Gibbs: I think we have time for one more question. In popular discussion, the phrase “national security” has come to mean security against military threats almost exclusively. This narrative downgrades the significance of nonmilitary threats, such as climate change, antibiotic resistant bacteria, or viral epidemics. It would seem that there is an imbalance between perceived military threats, which receive overwhelming governmental funding and press attention on the one hand, and nonmilitary threats, which receive relatively little on the other hand. How do we account for the apparent overemphasis on military threats?

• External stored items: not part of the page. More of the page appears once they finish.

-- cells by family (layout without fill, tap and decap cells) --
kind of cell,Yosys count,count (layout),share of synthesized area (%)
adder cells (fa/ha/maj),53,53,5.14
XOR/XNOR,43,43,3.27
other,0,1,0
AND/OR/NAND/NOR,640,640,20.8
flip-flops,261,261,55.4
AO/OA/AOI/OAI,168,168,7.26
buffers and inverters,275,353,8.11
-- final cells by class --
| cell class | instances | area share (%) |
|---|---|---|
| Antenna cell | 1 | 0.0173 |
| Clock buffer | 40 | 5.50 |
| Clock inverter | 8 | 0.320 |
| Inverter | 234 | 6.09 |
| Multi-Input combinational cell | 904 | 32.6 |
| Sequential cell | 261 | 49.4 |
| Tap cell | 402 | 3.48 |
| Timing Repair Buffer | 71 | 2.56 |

Chomsky: Well [with] military threats, you can see them actually, you can imagine it. People don’t think about it enough. But if you think about it for a minute, you can see that a nuclear attack could be the end of everything. These other threats are kind of slow, maybe we won’t see them next year. Maybe the science is uncertain, maybe we don’t have to worry about it. Climate change is the worst, but there’s others.
Take pandemics. There could easily be a severe pandemic. A lot of that comes from something we don’t pay much attention to: Eating meat. The meat production industry, the industrial production of meat, uses an immense amount of antibiotics. I don’t remember the exact figure, it’s probably like half the antibiotics. Well antibiotics have an effect: They lead to mutations that make them ineffective. We’re now running out of antibiotics that deal with the threat of rapidly mutating bacteria. A lot of that just comes from the meat production industry. Well, do we worry about it? Well, we ought to be. You go into a hospital now, it’s dangerous. We can get diseases that can’t be dealt with, that are moving around the hospital. A lot of that traces back to industrial meat production. These are really serious threats, all over the place.
Take something you really don’t think about: Plastics in the ocean. I mean plastics in the ocean have an enormous ecological effect. When geologists announced the beginning of a new geological epoch, the Anthropocene, humans destroying the environment, one of the main things they pointed to is the use of plastics in the earth. We don’t think about it, but it has a tremendous effect. But these are things you don’t see right in front of your eyes. You need to think about them a little, to see what the consequences are. It’s easy to put them aside, and the media don’t talk about them. Other things are more important. How am I going to put food on the table tomorrow? That’s what I’ve got to worry about, and so on. It’s very serious, but it’s hard to bring out the enormity of these issues, when they do not have the dramatic character of something you can show in the movies, with a nuclear weapons falling and everything disappears.